(Dataset entries)
### src/rtl/line_clear_engine.sv
// Sequential line-clear stage: latches a WIDTH x HEIGHT occupancy field, scans it
// bottom to top one row per cycle, drops full rows and compacts the rest downward.
module line_clear_engine #(
    parameter int WIDTH      = 20,
    parameter int HEIGHT     = 20,
    parameter int SCORE_MODE = 0,
    parameter int SCORE_W    = 16,
    localparam int CW        = $clog2(HEIGHT + 1)
) (
    input  logic                      clk,
    input  logic                      resetn,
    input  logic                      start,
    input  logic [0:WIDTH*HEIGHT-1]   field_in,
    input  logic                      score_clr,
    output logic                      busy,
    output logic                      done,
    output logic [0:WIDTH*HEIGHT-1]   field_out,
    output logic [CW-1:0]             lines_cleared,
    output logic [0:HEIGHT-1]         cleared_rows,
    output logic [SCORE_W-1:0]        score,
    output logic [1:0]                state_dbg
);

    // Handshake: start is taken only in IDLE (including the cycle done is high);
    // done is a one-cycle pulse and the result outputs hold until the next accepted start.

    localparam int RW = (HEIGHT > 1) ? $clog2(HEIGHT) : 1;
    localparam logic [RW-1:0] LAST_ROW = RW'(HEIGHT - 1);

    typedef enum logic [1:0] {
        IDLE   = 2'd0,
        SCAN   = 2'd1,
        FINISH = 2'd2
    } state_t;

    state_t             state;
    logic [WIDTH-1:0]   src  [HEIGHT];
    logic [WIDTH-1:0]   work [HEIGHT];
    logic [RW-1:0]      rd;
    logic [RW-1:0]      wr;
    logic [CW-1:0]      count;
    logic [0:HEIGHT-1]  mask;

    logic [SCORE_W-1:0] points;
    logic [SCORE_W:0]   sum;
    logic [SCORE_W-1:0] score_next;

    assign state_dbg = state;

    // One extra carry bit lets the accumulator saturate instead of wrapping.
    always_comb begin
        if (SCORE_MODE == 1) begin
            points = SCORE_W'(count) * SCORE_W'(count);
        end else begin
            points = SCORE_W'(count);
        end
        sum        = {1'b0, score} + {1'b0, points};
        score_next = sum[SCORE_W] ? '1 : sum[SCORE_W-1:0];
    end

    always_ff @(posedge clk) begin
        if (!resetn) begin
            state         <= IDLE;
            busy          <= 1'b0;
            done          <= 1'b0;
            field_out     <= '0;
            lines_cleared <= '0;
            cleared_rows  <= '0;
            score         <= '0;
            rd            <= '0;
            wr            <= '0;
            count         <= '0;
            mask          <= '0;
            for (int r = 0; r < HEIGHT; r++) begin
                src[r]  <= '0;
                work[r] <= '0;
            end
        end else begin
            done <= 1'b0;

            if (score_clr) begin
                score <= '0;
            end else if (state == FINISH) begin
                score <= score_next;
            end

            case (state)
                IDLE: begin
                    if (start) begin
                        for (int r = 0; r < HEIGHT; r++) begin
                            src[r]  <= field_in[r*WIDTH +: WIDTH];
                            work[r] <= '0;
                        end
                        rd    <= LAST_ROW;
                        wr    <= LAST_ROW;
                        count <= '0;
                        mask  <= '0;
                        busy  <= 1'b1;
                        state <= SCAN;
                    end
                end

                SCAN: begin
                    // Rows never written here stay zero and become the refilled top.
                    if (&src[rd]) begin
                        mask[rd] <= 1'b1;
                        count    <= count + 1'b1;
                    end else begin
                        work[wr] <= src[rd];
                        wr       <= wr - 1'b1;
                    end
                    if (rd == '0) begin
                        state <= FINISH;
                    end else begin
                        rd <= rd - 1'b1;
                    end
                end

                FINISH: begin
                    for (int r = 0; r < HEIGHT; r++) begin
                        field_out[r*WIDTH +: WIDTH] <= work[r];
                    end
                    lines_cleared <= count;
                    cleared_rows  <= mask;
                    done          <= 1'b1;
                    busy          <= 1'b0;
                    state         <= IDLE;
                end

                default: state <= IDLE;
            endcase
        end
    end

endmodule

→ Directions for this task
Among the records above, find each line containing the string "busy" and copy it.

→ Response area
    output logic                      busy,
            busy          <= 1'b0;
                        busy  <= 1'b1;
                    busy          <= 1'b0;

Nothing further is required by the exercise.